There have been numerous stories about force-feeding these poor animals in captivity for a boost in production. Photo credit: nydailynews

Tony Wild is a staunch advocate of putting a stop to this appalling practice of caging wild civets. In an article in ‘The Guardian’, he estimates the global produce of Kopi Luwak and pins it at about 50 tons a year. Many suppliers still advertize it as being obtained organically from the feces of the ‘wild’ palm civet while the process could only possibly yield about 500 kilograms a year. This gap is artificially filled by harvesting coffee from the captured and caged wild civet cats. Moreover, it is virtually impossible to tell the genuinely ‘wild’ Kopi Luwak coffee from that obtained from the captured civets. The difficulty of certification makes it imperative to put an end to this industry.

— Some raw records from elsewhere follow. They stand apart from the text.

## src/rtl/mem_arbiter.sv

```systemverilog
// mem_arbiter: shares one single-ported memory between instruction fetch and data access,
// with data priority bounded by a streak limit so a pending fetch is never starved.
module mem_arbiter #(
  parameter int MAX_DATA_STREAK = 4,
  parameter int STREAK_W = 3
) (
  input  logic        clk,
  input  logic        reset,
  input  logic        if_req,
  input  logic [31:0] if_addr,
  input  logic        if_kill,
  output logic        if_ready,
  output logic [31:0] if_rdata,
  input  logic        dm_req,
  input  logic        dm_we,
  input  logic [31:0] dm_addr,
  input  logic [31:0] dm_wdata,
  input  logic [2:0]  dm_ctrl,
  output logic        dm_ready,
  output logic [31:0] dm_rdata,
  output logic        mem_req,
  output logic        mem_we,
  output logic [31:0] mem_addr,
  output logic [31:0] mem_wdata,
  output logic [2:0]  mem_ctrl,
  input  logic [31:0] mem_rdata,
  input  logic        mem_ack,
  output logic        busy,
  output logic        grant_dm
);
  typedef enum logic [1:0] {IDLE, WAIT, DONE} state_t;
  localparam logic [STREAK_W-1:0] MAX_STREAK = STREAK_W'(MAX_DATA_STREAK);
  state_t state;
  logic [STREAK_W-1:0] streak;
  logic killed, if_done, dm_done, if_pend, pick_dm;
  assign if_pend = if_req & ~if_kill;
  assign pick_dm = dm_req & (~if_pend | (streak != MAX_STREAK));
  // a kill arriving in the DONE cycle still has to swallow the pulse
  assign if_ready = if_done & ~if_kill;
  assign dm_ready = dm_done;
  assign busy = state != IDLE;
  always_ff @(posedge clk) begin
    if (reset) begin
      state <= IDLE;
      streak <= '0;
      killed <= 1'b0;
      if_done <= 1'b0;
      dm_done <= 1'b0;
      mem_req <= 1'b0;
      mem_we <= 1'b0;
      mem_addr <= '0;
      mem_wdata <= '0;
      mem_ctrl <= '0;
      if_rdata <= '0;
      dm_rdata <= '0;
      grant_dm <= 1'b0;
    end else begin
      case (state)
        IDLE: if (dm_req | if_pend) begin
          state <= WAIT;
          mem_req <= 1'b1;
          grant_dm <= pick_dm;
          mem_we <= pick_dm & dm_we;
          mem_addr <= pick_dm ? dm_addr : if_addr;
          mem_wdata <= pick_dm ? dm_wdata : '0;
          mem_ctrl <= pick_dm ? dm_ctrl : 3'b000;
          // pick_dm with a pending fetch implies streak is below the limit, so this saturates
          streak <= (pick_dm & if_pend) ? streak + 1'b1 : '0;
        end
        WAIT: begin
          if (if_kill & ~grant_dm) killed <= 1'b1;
          if (mem_ack) begin
            state <= DONE;
            mem_req <= 1'b0;
            if (grant_dm) begin
              dm_rdata <= mem_rdata;
              dm_done <= 1'b1;
            end else if (~(killed | if_kill)) begin
              if_rdata <= mem_rdata;
              if_done <= 1'b1;
            end
          end
        end
        DONE: begin
          state <= IDLE;
          killed <= 1'b0;
          if_done <= 1'b0;
          dm_done <= 1'b0;
        end
        default: state <= IDLE;
      endcase
    end
  end
endmodule

```

## config.mk

```make
export PLATFORM = sky130hd
export DESIGN_NAME = mem_arbiter
export DESIGN_NICKNAME = d
export VERILOG_FILES = /design/src/rtl/mem_arbiter.sv
export SDC_FILE = /design/constraint.sdc
export NUM_CORES = 1
export LEC_CHECK = 0
export CAP_MARGIN = 25
export CORE_AREA = 2 2 107 109
export DETAILED_ROUTE_END_ITERATION = 8
export DIE_AREA = 0 0 109 111
export DONT_BUFFER_PORTS = 1
export GPL_ROUTABILITY_DRIVEN = 0
export PLACE_DENSITY = 0.64
export SYNTH_ARGS = -nofsm -noshare
export SYNTH_HDL_FRONTEND = slang
export SYNTH_SLANG_ARGS = --single-unit
```

## constraint.sdc

```tcl
create_clock -name clk -period 2.3 [get_ports clk]
set_clock_uncertainty 0.15 [all_clocks]
set_input_delay 0.69 -clock clk [delete_from_list [all_inputs] [get_ports clk]]
set_output_delay 0.69 -clock clk [all_outputs]
set_load 0.01 [all_outputs]
```

==> impl_metrics.ini <==
[sta]
max_freq_mhz = 471
min_period_over_period = 0.923
final_hold_viol_count = 0
rsz0062_at_grt = no
maxSlewViolCount = 0
timing.final.crit_period_ps = 2120
setup_viol = 0
worst_pin_slew_ps = 503
slew_headroom = 0.665
fin_tns_setup_ps = 0

[logic_synthesis]
netlist_instances = 630
syn_area_per_cell_um2 = 8.24
synth.ff_latch_count = 142
seq_area_frac_synth = 0.548
yosysUniqueCellTypes = 30
ys.warnings.count = 0
syn_nets = 770
netlist_area_um2 = 5190

[worst_setup_path]
r2r-end = dm_rdata[22]$_SDFFE_PP0P_
cp-start-kind = register
setup.worst_path.end_class = output port
worst-path-max-fanout = 5
critical_path.top_delay_family = flip-flops
regToRegStartpoint = state[0]$_SDFFE_PP0P_
rr_worst_depth = 5
max_stage_delay_ps = 370
criticalPathCategory = register to output port
cp.required_ps = 1460
ff2ff_setup_slack_ps = 530
cpMaxStageDelayCell = dfxtp_1
worstPathCellList = nor2_1, inv_1
arrival_ps = 1280
cp_num_buf_inv = 1

[routing]
routedWlPerCell_um = 17.5
ant_nets = 0
drc = 0
drtIter0Drc = 345
wl_um = 13400
dr.pass1.iters = 7
vias = 4351
vias_per_cell = 5.67

[run_status]
outcome = finished, final reports clean

[cells_and_area]
final_cell_mix = nand2_1, dfxtp_1, a21oi_1
drive_above_1_share = 0.0753
fillers = 1009
antenna_cells = 0
final_common_cell = nand2_1
synthToLayoutAreaGrowth_pct = 13.4
final_nets = 751

[floorplan]
num_rows = 39
die_width_um = 109
die_height_um = 111
die_area_um2 = 12100
start_util = 0.469
core_um2 = 11100
io_pins = 275

[cts]
tritoncts = yes
clock-sinks = 142
clk_path_buf_depth = 2
root_buffer = clkbuf_16
holdBufCountCts = 0
ctsResizeCount = 0
numCtsBuffers = 17
clock_latency_ps = 410
path_clk_slew_ps = 60
cts_post_setup_buffers_inserted = 0
h-tree-depth = 4

[min_path]
hold_path_end = streak[1]$_SDFFE_PP0P_
hold_depth = 1
hold_path.class = input pin to register
hp-start = reset

[global_route]
grt_max_degree = 111
antenna_found_initial = 0
grtUsageTotal = 0.216
grt_pass1_vias = 4154
gr-total-overflow = 0
grt_pass1_wl_um = 20600

[power]
ir_drop_mv = 0.509
power_density_nw_per_um2 = 1030
p_total_mw = 6.05
p_leak_nw = 2.17

[placed_design]
port_buffers = 0
dp_hpwl_um = 9110

[flow_run]
drv_cap = 0
==> report_power, final <==
group | switching [mW] | leakage [nW] | internal [mW] | total, mW
Clock | 1.04 | 0.311 | 1.88 | 2.92
Combinational | 0.233 | 0.694 | 0.135 | 0.368
Sequential | 0.162 | 1.16 | 2.60 | 2.76
==> metal layers <==
layer,GRT usage,vias to the layer above,routed length [um]
met3,0.0970,27,1540
met5,0,-,0
li1,-,2085,-
met1,0.238,2000,4970
met4,0.0829,0,331
met2,0.359,239,6540
==> synthesized netlist by cell type, drive strengths merged <==
cell,n,area (um^2)
and3,1,6.26
a32oi,1,8.76
or4,1,7.51
nand2b,2,12.5
a21oi,133,666
and2,1,6.26
o211ai,1,7.51
mux2i,1,10.0
nor2b,3,18.8
nor3b,1,7.51
nand3b,1,20.0
inv,5,18.8
nand3,1,5.00
buf,27,153
o211a,1,10.0
nor4,1,21.3
nor2,43,161
clkbuf,23,86.3
nand2,165,619
and4,1,8.76
a22oi,37,278
o21a,1,7.51
dfxtp,142,2840
nor4b,1,8.76
nand4b,1,8.76
o21ai,33,165
ha,2,25.0
==> worst register-to-register path: stages, from the launching register on <==
cell and delay [ps]:
dfxtp_1 450, nor2b_1 270, nand3_1 360, buf_12 300, nand2_1 90, a21oi_1 60
==> flip-flops by register name, indices dropped and copies added (netlist names), 2 cells and up <==
| signal | cells |
|---|---|
| dm_rdata | 32 |
| if_rdata | 32 |
| mem_addr | 32 |
| mem_wdata | 32 |
| mem_ctrl | 3 |
| streak | 3 |
| state | 2 |
==> kinds of logic (layout without fill, tap and decap cells) <==
group / count (synthesis) / count (layout) / synth area share
buffers and inverters: 55 / 49 / 0.0497
AND/OR/NAND/NOR: 223 / 223 / 0.176
flip-flops: 142 / 142 / 0.548
multiplexers: 1 / 1 / 0.00193
AO/OA/AOI/OAI: 207 / 207 / 0.220
adder cells (fa/ha/maj): 2 / 2 / 0.00482
==> final cells by class <==
cell class	count	area (um^2)	share of cell area
Multi-Input combinational cell	433	2100	0.357
Tap cell	143	179	0.0304
Inverter	5	18.8	0.00319
Timing Repair Buffer	12	103	0.0174
Clock buffer	20	457	0.0776
Sequential cell	142	2840	0.483
Clock inverter	12	181	0.0308
==> how the worst max path moves through the flow <==
stage / endpoint / start / slack (ps) / cells past startpoint
CTS: busy / state[0]$_SDFFE_PP0P_ / 160 / 2
finish: busy / state[0]$_SDFFE_PP0P_ / 180 / 2
global placement: mem_wdata[14]$_SDFFE_PP0P_ / if_req / 380 / 5
detailed placement: mem_wdata[30]$_SDFFE_PP0P_ / if_req / 320 / 5
floorplan: if_rdata[0]$_SDFFE_PP0P_ / mem_ack / 460 / 6
global route: busy / state[0]$_SDFFE_PP0P_ / 100 / 2
==> stage by stage <==
stage / cells / setup WS (ps) / utilization / instance area [um^2] / hold WS, ps
floorplan: 630 / 456 / - / 5190 / 315
global route: 767 / 95.9 / 0.531 / 5880 / 197
global placement: 735 / 378 / 0.474 / 5250 / 329
detailed placement: 735 / 317 / 0.474 / 5250 / 338
finish: 767 / 177 / 0.531 / 5880 / 221
CTS: 767 / 162 / 0.531 / 5880 / 203
(Power assumes the default switching activity.)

In case you’re wondering, Kopi Luwak is certainly not one of its kind. Its trade has seen a downfall in popularity after being sullied by the controversies of animal abuse and fraudulence in business. Since then, a number of alternatives have taken over the profitable trade of animal poop coffee. Following in the footsteps of Kopi Luwak, is the Black Ivory Coffee processed from the droppings of Thai elephants. The process is similar to that of Kopi Luwak wherein Thai elephants are fed coffee berries the seeds of which are picked from its poop a day later. Predictably, it is sold at exorbitant rates in a few places like Thailand and Maldives. Other such unconventional delicacies include Jacu Bird Coffee and Monkey poop coffee.

Whether it is Kopi Luwak or any of the others from the family of animal poop coffee, one needs to ask whether this unique brand of coffee really teases our taste buds or is it just another quirky relish?